Re: Backflow preventer instead of air gap

Are those glue joints between ABS and PVC?


----------



## Rider Rick (Mar 15, 2010)

Re: Backflow preventer instead of air gap

skipharper,

I'm not sure because I have not done the inspection yet, just received the photos from the plumber from e-mail.

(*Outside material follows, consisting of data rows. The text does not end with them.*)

This design comes from an exercise in tuning for small area on the open sky130 flow, not from production work.
For this run, only the layout was checked, not whether the RTL still works.
Power figures rest on the tool's default switching activity, not on a simulated workload.

===== flow/config.mk =====
export PLATFORM = sky130hd
export DESIGN_NAME = busmux
export DESIGN_NICKNAME = busmux
export VERILOG_FILES = /design/flow/design.v
export SDC_FILE = /design/flow/constraint.sdc
export NUM_CORES = 4
export LEC_CHECK = 0
export CAP_MARGIN = 20
export CORE_MARGIN = 2
export CORE_UTILIZATION = 40
export SLEW_MARGIN = 20

===== flow/constraint.sdc =====
create_clock -name core_clock -period 6.0 [get_ports {i_clk}]
set_input_delay 1.2000 -clock core_clock [delete_from_list [all_inputs] [get_ports {i_clk}]]
set_output_delay 1.2000 -clock core_clock [all_outputs]
set_load 0.01 [all_outputs]

===== flow/design.v =====
module tworegs #(
    parameter DATAW = 8
) (
    input  wire               i_clk,
    input  wire               i_rst,
    input  wire               i_we,
    input  wire [7:0]         i_addr,
    input  wire [(DATAW-1):0] i_data,
    output wire [(DATAW-1):0] o_data,
    output wire               o_xor
);
    reg [(DATAW-1):0] reg0;
    reg [(DATAW-1):0] reg1;
    reg [(DATAW-1):0] r_data;
    assign o_data[(DATAW-1):0] = r_data[(DATAW-1):0];
    assign o_xor = ^{reg1, reg0};
    always @(posedge i_clk) begin
        if (i_rst) begin
            reg0 <= 32'h0;
            reg1 <= 32'h0;
        end
        else if (i_we) begin
            case(i_addr[0])
            2'h0: reg0 <= i_data;
            2'h1: reg1 <= i_data;
            default: begin end
            endcase
        end
    end
    always @(posedge i_clk) begin
        case(i_addr[0])
        2'h0:    r_data <= reg0;
        default: r_data <= reg1;
        endcase
    end
endmodule
Source: an optimization exercise on an open RTL-to-GDS flow (aim: small area). Production flows keep margins and buffers that such runs may drop. RTL that was checked went through simulation tests only; none was proved equivalent to the original. The clock port is modelled as an ideal driver; clocking choices that lean on that would not hold on a real chip. Power figures rest on the tool's default switching activity, not on a simulated workload.

## amber
// midside_axis_wrapper
module midside_axis_wrapper #
(
    parameter integer C_S_AXI_DATA_WIDTH = 32,
    parameter integer C_S_AXI_ADDR_WIDTH = 4,
    parameter integer C_AXIS_DATA_WIDTH  = 32
)
(
    input  wire aclk,
    input  wire aresetn,
    input  wire [C_S_AXI_ADDR_WIDTH-1:0]  s_axi_awaddr,
    input  wire [2:0]                     s_axi_awprot,
    input  wire                           s_axi_awvalid,
    output wire                           s_axi_awready,
    input  wire [C_S_AXI_DATA_WIDTH-1:0]  s_axi_wdata,
    input  wire [(C_S_AXI_DATA_WIDTH/8)-1:0] s_axi_wstrb,
    input  wire                           s_axi_wvalid,
    output wire                           s_axi_wready,
    output wire [1:0]                     s_axi_bresp,
    output wire                           s_axi_bvalid,
    input  wire                           s_axi_bready,
    input  wire [C_S_AXI_ADDR_WIDTH-1:0]  s_axi_araddr,
    input  wire [2:0]                     s_axi_arprot,
    input  wire                           s_axi_arvalid,
    output wire                           s_axi_arready,
    output wire [C_S_AXI_DATA_WIDTH-1:0]  s_axi_rdata,
    output wire [1:0]                     s_axi_rresp,
    output wire                           s_axi_rvalid,
    input  wire                           s_axi_rready,
    input  wire [C_AXIS_DATA_WIDTH-1:0] s_axis_tdata,
    input  wire                         s_axis_tvalid,
    output wire                         s_axis_tready,
    input  wire                         s_axis_tlast,
    output wire [C_AXIS_DATA_WIDTH-1:0] m_axis_tdata,
    output wire                         m_axis_tvalid,
    input  wire                         m_axis_tready,
    output wire                         m_axis_tlast
);
Size in the first run: about 500 cells after synthesis, roughly 170 I/O pins, about 0.0070 sq mm of cells after synthesis.
clock: 5.0 ns
lec_check: 0
cap_margin: 20
core_margin: 2
core_utilization: 60
slew_margin: 20
synth_hierarchical: 1
standard.sh (not shown) runs the stock make flow with config.mk's settings and CLKGATE_MAP_FILE= SYNTH_SCRIPT=/design/flow/synth_recipe.tcl, a recipe that flattens the netlist after the stock synthesis.
==> flow/flow/run.sh <==
#!/bin/bash
set -euo pipefail
bash standard.sh \
  "BUFFER_PORTS_ARGS=-buffer_cell sky130_fd_sc_hd__buf_1" \
  "CTS_ARGS=-sink_clustering_enable -repair_clock_nets -dont_use_dummy_load -buf_list {sky130_fd_sc_hd__clkbuf_4 sky130_fd_sc_hd__clkbuf_8}" \
  finish > flow_make.log 2>&1
amber: PASS, flow complete, no timing, DRC or antenna violations
Inputs modified between amber and juniper:
# amber
export LEC_CHECK = 0
export CAP_MARGIN = 20
export CORE_MARGIN = 2
export CORE_UTILIZATION = 60
export SLEW_MARGIN = 20
export SYNTH_HIERARCHICAL = 1
create_clock -name core_clock -period 5.0 [get_ports {aclk}]
# juniper
export LEC_CHECK = 0
export CAP_MARGIN = 20
export CORE_MARGIN = 2
export CORE_UTILIZATION = 40
export SLEW_MARGIN = 20
export SYNTH_HIERARCHICAL = 1
create_clock -name core_clock -period 5.0 [get_ports {aclk}]
==> flow/flow/run.sh <==
#!/bin/bash
set -euo pipefail
here=$(pwd)
bash standard.sh \
  "BUFFER_PORTS_ARGS=-buffer_cell sky130_fd_sc_hd__buf_1" \
  "CTS_ARGS=-sink_clustering_enable -repair_clock_nets -dont_use_dummy_load -buf_list {sky130_fd_sc_hd__clkbuf_4 sky130_fd_sc_hd__clkbuf_8}" \
  "POST_CTS_TCL=$here/flow/post_cts.tcl" \
  finish > flow_make.log 2>&1
==> flow/flow/post_cts.tcl (new file) <==
# After CTS's own timing repair: give back drive strength that the timing
# does not need (cells are only resized down; placement stays legal).
log_cmd repair_timing -recover_power 100 -setup_margin 0.05
Results
- juniper: done, clean on timing, DRC and antenna
- Slew at the pin closest to its max-slew limit: juniper > amber
- Changes observed in juniper relative to amber: final hold violation count closely matched the old numbers; area of the multi-input gates decreased by 0.48% relative to the old numbers.
- Comparing juniper and amber, utilization is lower on juniper.
- Looking at fill cell instance count of the final layout, juniper sits 704 above amber.
- Setup TNS essentially unchanged between juniper and amber.
- Maximum fanout count along the critical path in juniper vs amber: down 1
- Comparing juniper and amber, the lower met2 wire length is on amber.
- For amber, the origin of the worst setup path was slv_reg0[1], unlike juniper, where it was u_stage1.R_q[0].
- When juniper is measured against amber, its die area turns out 48% higher.
- Looking only at finished layout cell area, and setting everything else aside, the lower value of juniper and amber goes to amber.
- On CTS clock-pin slew for the worst setup and hold paths, juniper and amber are basically level.
Inputs modified between juniper and xenon:
# juniper
export LEC_CHECK = 0
export CAP_MARGIN = 20
export CORE_MARGIN = 2
export CORE_UTILIZATION = 40
export SLEW_MARGIN = 20
export SYNTH_HIERARCHICAL = 1
create_clock -name core_clock -period 5.0 [get_ports {aclk}]
# xenon
export LEC_CHECK = 0
export CAP_MARGIN = 20
export CORE_MARGIN = 2
export CORE_UTILIZATION = 70
export SLEW_MARGIN = 20
export SYNTH_HIERARCHICAL = 1
create_clock -name core_clock -period 5.0 [get_ports {aclk}]
==> flow/flow/run.sh <==
#!/bin/bash
set -euo pipefail
bash standard.sh \
  "BUFFER_PORTS_ARGS=-buffer_cell sky130_fd_sc_hd__buf_1" \
  "CTS_ARGS=-sink_clustering_enable -repair_clock_nets -dont_use_dummy_load -buf_list {sky130_fd_sc_hd__clkbuf_4 sky130_fd_sc_hd__clkbuf_8}" \
  finish > flow_make.log 2>&1
removed: flow/flow/post_cts.tcl
==> comparison <==
- Per the comparison of xenon with juniper, via count has increased; tap cell instance count went down by 92; final clock period utilization by the worst path shows an increase of 0.80 points; total power draw comparable.
- Area of the die shrinks by more than a quarter when moving from juniper to xenon.

========
## exp/amber
midside_axis_wrapper, a different RTL version from the one above (not shown whole).
For scale: about 170 flip-flops, about 170 I/O pins.
export LEC_CHECK = 0
export CAP_MARGIN = 20
export CORE_MARGIN = 2
export CORE_UTILIZATION = 40
export GPL_TIMING_DRIVEN = 0
export SLEW_MARGIN = 20
create_clock -name core_clock -period 5.0 [get_ports {aclk}]
==> flow/flow/run.sh <==
#!/bin/bash
set -euo pipefail
bash standard.sh \
  "BUFFER_PORTS_ARGS=-buffer_cell sky130_fd_sc_hd__buf_1" \
  "CTS_ARGS=-sink_clustering_enable -repair_clock_nets -dont_use_dummy_load -buf_list {sky130_fd_sc_hd__clkbuf_4 sky130_fd_sc_hd__clkbuf_8}" \
  finish > flow_make.log 2>&1
exp/amber completed every stage of the flow, and the final layout passed the timing, design-rule and antenna checks.
For exp/garnet, these inputs were changed with respect to exp/amber:
Settings: GPL_TIMING_DRIVEN: 0 -> unset.
==> flow/flow/run.sh <==
#!/bin/bash
set -euo pipefail
bash standard.sh \
  "BUFFER_PORTS_ARGS=-buffer_cell sky130_fd_sc_hd__buf_1" \
  "CTS_ARGS=-sink_clustering_enable -repair_clock_nets -dont_use_dummy_load -sink_clustering_size 50 -sink_clustering_max_diameter 120 -buf_list {sky130_fd_sc_hd__clkbuf_4 sky130_fd_sc_hd__clkbuf_8}" \
  finish > flow_make.log 2>&1
Findings:
exp/garnet was carried through to the last stage, and its layout satisfied the timing, design-rule and antenna checks. Taking exp/amber as the reference, in exp/garnet relative contribution of sequential cells to total power went up by 0.3 points, routed wire length on met2 went up by 0.33%, area of combinational cells with multiple inputs went down by 61 sq um. A worst setup path endpoint of u_stage2.L_out[12] is what exp/garnet shows, while u_stage2.L_out[10] belongs to exp/amber. Diff exp/amber and exp/garnet: final critical-path share of the clock period lower in exp/garnet.
Function was not checked in any run of this note: the RTL went through the layout flow alone.

separate check: timing with driven ports:
The results above use ideal ports. As a check the final layouts listed here were re-extracted and re-timed, cells and wires unchanged. Step 1 sets driving cells, clkbuf_16 on the clock port and buf_2 on the other inputs (assumed; they add their load-dependent delay and slew). Step 2 also shifts input and output timing later by t, the mid clock arrival at the registers, as if the neighbouring blocks saw the same clock. Three values: no drivers, after step 1, after step 2; two values: the first two.
run	t, ns	setup slack, ns	hold slack, ns
amber	0.463	0.185 / 0.185 / 0.185	0.423 / 0.423 / 0.423
juniper	0.470	0.177 / 0.177 / 0.177	0.436 / 0.436 / 0.436
xenon	0.478	0.137 / 0.137 / 0.137	0.432 / 0.432 / 0.432
exp/amber	0.477	0.140 / 0.140 / 0.140	0.423 / 0.423 / 0.423
exp/garnet	0.476	0.219 / 0.219 / 0.219	0.437 / 0.437 / 0.437
After both steps setup and hold are still met in every run listed.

Should I look for glue that can be used on ABS and PVC?

Rick


----------



## skipharper (Mar 15, 2010)

Re: Backflow preventer instead of air gap

I do not know of any glue that will connect the two materials


----------



## hlfireinspector (Mar 15, 2010)

Re: Backflow preventer instead of air gap

Access to clean out grease trap?


----------



## Rider Rick (Mar 16, 2010)

Re: Backflow preventer instead of air gap



			
				hlfireinspector said:
			
		

> Access to clean out grease trap?


Good question.

The plumber didn't want to install the grease trap there because it would be hard to service but that is the only place that would work as per code.

See the first photo, that was the plumbers pick.

Rick


----------



## Dr. J (Mar 16, 2010)

Re: Backflow preventer instead of air gap

Geeze, ya want it all don't ya?  Meet code? Access interceptor? Make interceptor intercept grease?  Keep nasty smells out of kitchen?


----------



## Daddy-0- (Mar 28, 2010)

Re: Backflow preventer instead of air gap

Access to the grease trap must be provided so they can clean it. Skip seems to have a good handle on the requirements here. JMHO


----------



## 88twin (Apr 1, 2010)

3c sink - air gap - floor sink - grease trap - backwater valve (if required)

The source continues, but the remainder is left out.